■ DESCRIPTION OF THE TASK:
Report only how many lines of the records contain the word "maximum".

■ LISTED RECORDS:
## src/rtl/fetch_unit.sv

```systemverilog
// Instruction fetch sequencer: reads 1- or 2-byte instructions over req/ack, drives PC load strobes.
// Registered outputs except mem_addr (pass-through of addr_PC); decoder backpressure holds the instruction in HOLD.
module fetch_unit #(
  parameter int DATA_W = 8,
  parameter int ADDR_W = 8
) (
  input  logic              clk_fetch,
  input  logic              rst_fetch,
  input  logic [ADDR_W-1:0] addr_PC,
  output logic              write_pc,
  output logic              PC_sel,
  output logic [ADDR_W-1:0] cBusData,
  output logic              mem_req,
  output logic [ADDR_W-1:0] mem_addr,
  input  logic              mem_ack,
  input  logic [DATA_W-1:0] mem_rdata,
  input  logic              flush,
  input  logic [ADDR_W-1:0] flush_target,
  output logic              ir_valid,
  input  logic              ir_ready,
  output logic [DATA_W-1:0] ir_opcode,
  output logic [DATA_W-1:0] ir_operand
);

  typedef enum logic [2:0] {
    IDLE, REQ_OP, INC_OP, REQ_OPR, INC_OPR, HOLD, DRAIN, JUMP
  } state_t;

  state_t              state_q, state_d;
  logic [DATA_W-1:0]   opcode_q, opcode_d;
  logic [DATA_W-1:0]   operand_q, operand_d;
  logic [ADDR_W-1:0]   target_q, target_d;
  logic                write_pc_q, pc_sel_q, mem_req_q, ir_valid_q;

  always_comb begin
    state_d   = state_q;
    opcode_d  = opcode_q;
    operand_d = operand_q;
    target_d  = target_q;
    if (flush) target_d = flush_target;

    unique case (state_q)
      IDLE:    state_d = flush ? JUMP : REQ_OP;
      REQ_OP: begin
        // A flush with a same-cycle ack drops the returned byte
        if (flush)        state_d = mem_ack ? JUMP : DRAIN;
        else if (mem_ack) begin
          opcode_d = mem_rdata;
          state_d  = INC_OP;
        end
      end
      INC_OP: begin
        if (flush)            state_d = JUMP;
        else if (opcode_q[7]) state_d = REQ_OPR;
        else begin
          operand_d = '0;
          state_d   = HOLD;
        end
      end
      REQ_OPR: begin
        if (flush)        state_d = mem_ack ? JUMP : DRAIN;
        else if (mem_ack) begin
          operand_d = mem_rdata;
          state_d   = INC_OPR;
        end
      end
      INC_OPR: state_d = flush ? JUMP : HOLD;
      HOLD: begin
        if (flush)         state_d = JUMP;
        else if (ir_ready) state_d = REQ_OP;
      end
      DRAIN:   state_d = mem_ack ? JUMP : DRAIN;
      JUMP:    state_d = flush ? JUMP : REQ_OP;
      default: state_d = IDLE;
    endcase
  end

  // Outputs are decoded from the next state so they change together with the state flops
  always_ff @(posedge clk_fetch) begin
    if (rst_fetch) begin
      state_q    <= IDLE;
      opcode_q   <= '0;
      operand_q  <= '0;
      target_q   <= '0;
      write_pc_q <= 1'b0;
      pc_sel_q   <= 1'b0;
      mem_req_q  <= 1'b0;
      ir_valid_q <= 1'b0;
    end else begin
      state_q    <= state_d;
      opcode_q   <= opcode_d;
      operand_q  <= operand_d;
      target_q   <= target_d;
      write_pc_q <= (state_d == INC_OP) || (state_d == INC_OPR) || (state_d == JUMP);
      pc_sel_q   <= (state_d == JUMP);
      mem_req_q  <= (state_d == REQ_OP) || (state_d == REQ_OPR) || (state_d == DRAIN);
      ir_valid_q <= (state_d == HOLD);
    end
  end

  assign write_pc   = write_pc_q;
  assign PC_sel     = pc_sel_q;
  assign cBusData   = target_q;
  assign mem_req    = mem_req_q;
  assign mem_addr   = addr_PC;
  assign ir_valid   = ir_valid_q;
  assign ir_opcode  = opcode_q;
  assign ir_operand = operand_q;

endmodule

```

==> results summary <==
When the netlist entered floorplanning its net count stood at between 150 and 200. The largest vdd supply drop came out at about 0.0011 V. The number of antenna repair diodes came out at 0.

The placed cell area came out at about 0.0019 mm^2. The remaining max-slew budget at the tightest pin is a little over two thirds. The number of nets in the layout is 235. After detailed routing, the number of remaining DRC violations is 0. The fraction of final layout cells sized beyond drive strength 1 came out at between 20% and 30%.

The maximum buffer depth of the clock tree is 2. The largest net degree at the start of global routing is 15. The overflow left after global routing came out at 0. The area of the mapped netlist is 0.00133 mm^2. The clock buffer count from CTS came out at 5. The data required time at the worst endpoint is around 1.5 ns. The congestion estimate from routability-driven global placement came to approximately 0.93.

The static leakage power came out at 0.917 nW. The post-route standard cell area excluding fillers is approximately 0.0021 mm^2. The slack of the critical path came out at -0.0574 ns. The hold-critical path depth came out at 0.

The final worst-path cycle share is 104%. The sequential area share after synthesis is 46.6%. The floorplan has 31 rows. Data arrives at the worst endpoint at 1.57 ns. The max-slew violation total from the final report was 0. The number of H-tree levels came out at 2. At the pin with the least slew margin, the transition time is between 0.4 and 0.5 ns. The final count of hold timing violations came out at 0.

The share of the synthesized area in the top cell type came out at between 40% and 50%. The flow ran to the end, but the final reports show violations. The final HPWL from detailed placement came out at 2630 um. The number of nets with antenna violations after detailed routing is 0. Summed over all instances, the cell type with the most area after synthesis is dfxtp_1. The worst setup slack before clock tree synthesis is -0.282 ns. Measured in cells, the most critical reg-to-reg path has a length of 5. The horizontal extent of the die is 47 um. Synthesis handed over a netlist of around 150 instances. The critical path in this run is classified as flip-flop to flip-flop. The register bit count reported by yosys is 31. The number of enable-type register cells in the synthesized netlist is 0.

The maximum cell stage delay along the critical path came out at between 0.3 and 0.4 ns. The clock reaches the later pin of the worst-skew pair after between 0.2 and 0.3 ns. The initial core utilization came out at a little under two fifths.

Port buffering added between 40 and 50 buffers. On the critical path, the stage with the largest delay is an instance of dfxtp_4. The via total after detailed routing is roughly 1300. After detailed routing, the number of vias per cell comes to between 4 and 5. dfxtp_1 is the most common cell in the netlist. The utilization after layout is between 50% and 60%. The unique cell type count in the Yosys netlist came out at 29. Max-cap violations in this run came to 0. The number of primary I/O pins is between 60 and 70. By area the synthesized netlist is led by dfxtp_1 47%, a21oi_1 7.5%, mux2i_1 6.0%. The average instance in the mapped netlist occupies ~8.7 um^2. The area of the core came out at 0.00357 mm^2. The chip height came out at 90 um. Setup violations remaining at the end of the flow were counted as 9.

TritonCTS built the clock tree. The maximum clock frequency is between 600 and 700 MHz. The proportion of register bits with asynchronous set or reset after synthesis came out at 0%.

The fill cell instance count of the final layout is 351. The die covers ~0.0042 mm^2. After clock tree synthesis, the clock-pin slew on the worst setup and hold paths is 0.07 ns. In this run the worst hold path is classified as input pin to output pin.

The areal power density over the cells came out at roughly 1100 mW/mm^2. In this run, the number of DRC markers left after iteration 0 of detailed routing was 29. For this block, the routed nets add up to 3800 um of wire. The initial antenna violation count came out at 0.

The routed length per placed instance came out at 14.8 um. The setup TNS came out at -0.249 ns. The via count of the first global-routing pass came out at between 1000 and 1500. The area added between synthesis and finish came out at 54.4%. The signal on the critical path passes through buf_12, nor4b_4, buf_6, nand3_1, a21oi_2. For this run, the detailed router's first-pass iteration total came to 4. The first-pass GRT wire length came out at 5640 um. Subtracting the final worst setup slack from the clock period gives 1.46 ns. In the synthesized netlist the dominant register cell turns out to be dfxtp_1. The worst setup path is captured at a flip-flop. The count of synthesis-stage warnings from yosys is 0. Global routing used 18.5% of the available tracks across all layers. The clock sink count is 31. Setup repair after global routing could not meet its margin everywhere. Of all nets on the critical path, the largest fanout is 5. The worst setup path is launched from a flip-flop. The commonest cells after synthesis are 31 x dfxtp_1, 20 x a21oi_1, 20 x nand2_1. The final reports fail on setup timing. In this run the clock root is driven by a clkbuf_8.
### src/rtl/seq_const_divider.sv
// Bit-serial MSB-first divider by a compile-time constant, one remainder stage per clock.
// Handshake: start is accepted only while ready; done pulses once when the result lands.
module seq_const_divider #(
    parameter int unsigned WIDTH   = 8,
    parameter int unsigned DIVISOR = 3,
    parameter int unsigned REM_W   = $clog2(DIVISOR)
) (
    input  logic             clk,
    input  logic             rst_n,
    input  logic             start,
    input  logic [WIDTH-1:0] dividend,
    output logic             ready,
    output logic             busy,
    output logic             done,
    output logic [WIDTH-1:0] quotient,
    output logic [REM_W-1:0] remainder
);

    localparam int unsigned CNT_W = $clog2(WIDTH);
    localparam int unsigned T_W   = REM_W + 1;

    localparam logic [T_W-1:0]   DIV_T    = T_W'(DIVISOR);
    localparam logic [CNT_W-1:0] CNT_INIT = CNT_W'(WIDTH - 1);

    localparam logic [1:0] S_IDLE = 2'd0;
    localparam logic [1:0] S_RUN  = 2'd1;
    localparam logic [1:0] S_DONE = 2'd2;

    // Illegal parameterisations stop elaboration.
    if (DIVISOR < 2) begin : g_bad_divisor
        $error("seq_const_divider: DIVISOR must be >= 2");
    end
    if (WIDTH < 2) begin : g_bad_width
        $error("seq_const_divider: WIDTH must be >= 2");
    end
    if (REM_W != $clog2(DIVISOR)) begin : g_bad_rem_w
        $error("seq_const_divider: REM_W is derived and must not be overridden");
    end

    logic [1:0]       state_q,     state_d;
    logic [CNT_W-1:0] cnt_q,       cnt_d;
    logic [WIDTH-1:0] shreg_q,     shreg_d;
    logic [REM_W-1:0] r_q,         r_d;
    logic [WIDTH-1:0] quotient_q,  quotient_d;
    logic [REM_W-1:0] remainder_q, remainder_d;
    logic             ready_q,     ready_d;
    logic             busy_q,      busy_d;
    logic             done_q,      done_d;

    // One shared remainder stage: bring down the next dividend bit, subtract if it fits.
    logic [T_W-1:0]   t_c;
    logic             qbit_c;
    logic [REM_W-1:0] r_next_c;

    always_comb begin
        t_c      = {r_q, shreg_q[WIDTH-1]};
        qbit_c   = (t_c >= DIV_T);
        r_next_c = qbit_c ? REM_W'(t_c - DIV_T) : REM_W'(t_c);
    end

    // The shift register holds the dividend; quotient bits enter at the LSB as it drains.
    always_comb begin
        state_d     = state_q;
        cnt_d       = cnt_q;
        shreg_d     = shreg_q;
        r_d         = r_q;
        quotient_d  = quotient_q;
        remainder_d = remainder_q;

        case (state_q)
            S_IDLE: begin
                if (start) begin
                    shreg_d = dividend;
                    r_d     = '0;
                    cnt_d   = CNT_INIT;
                    state_d = S_RUN;
                end
            end
            S_RUN: begin
                shreg_d = {shreg_q[WIDTH-2:0], qbit_c};
                r_d     = r_next_c;
                if (cnt_q == '0) begin
                    quotient_d  = {shreg_q[WIDTH-2:0], qbit_c};
                    remainder_d = r_next_c;
                    state_d     = S_DONE;
                end else begin
                    cnt_d = cnt_q - CNT_W'(1);
                end
            end
            S_DONE: begin
                state_d = S_IDLE;
            end
            default: begin
                state_d = S_IDLE;
            end
        endcase

        ready_d = (state_d == S_IDLE);
        busy_d  = (state_d == S_RUN);
        done_d  = (state_d == S_DONE);
    end

    always_ff @(posedge clk) begin
        if (!rst_n) begin
            state_q     <= S_IDLE;
            cnt_q       <= '0;
            shreg_q     <= '0;
            r_q         <= '0;
            quotient_q  <= '0;
            remainder_q <= '0;
            ready_q     <= 1'b1;
            busy_q      <= 1'b0;
            done_q      <= 1'b0;
        end else begin
            state_q     <= state_d;
            cnt_q       <= cnt_d;
            shreg_q     <= shreg_d;
            r_q         <= r_d;
            quotient_q  <= quotient_d;
            remainder_q <= remainder_d;
            ready_q     <= ready_d;
            busy_q      <= busy_d;
            done_q      <= done_d;
        end
    end

    assign ready     = ready_q;
    assign busy      = busy_q;
    assign done      = done_q;
    assign quotient  = quotient_q;
    assign remainder = remainder_q;

endmodule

■ COMPLETED EXERCISE:
3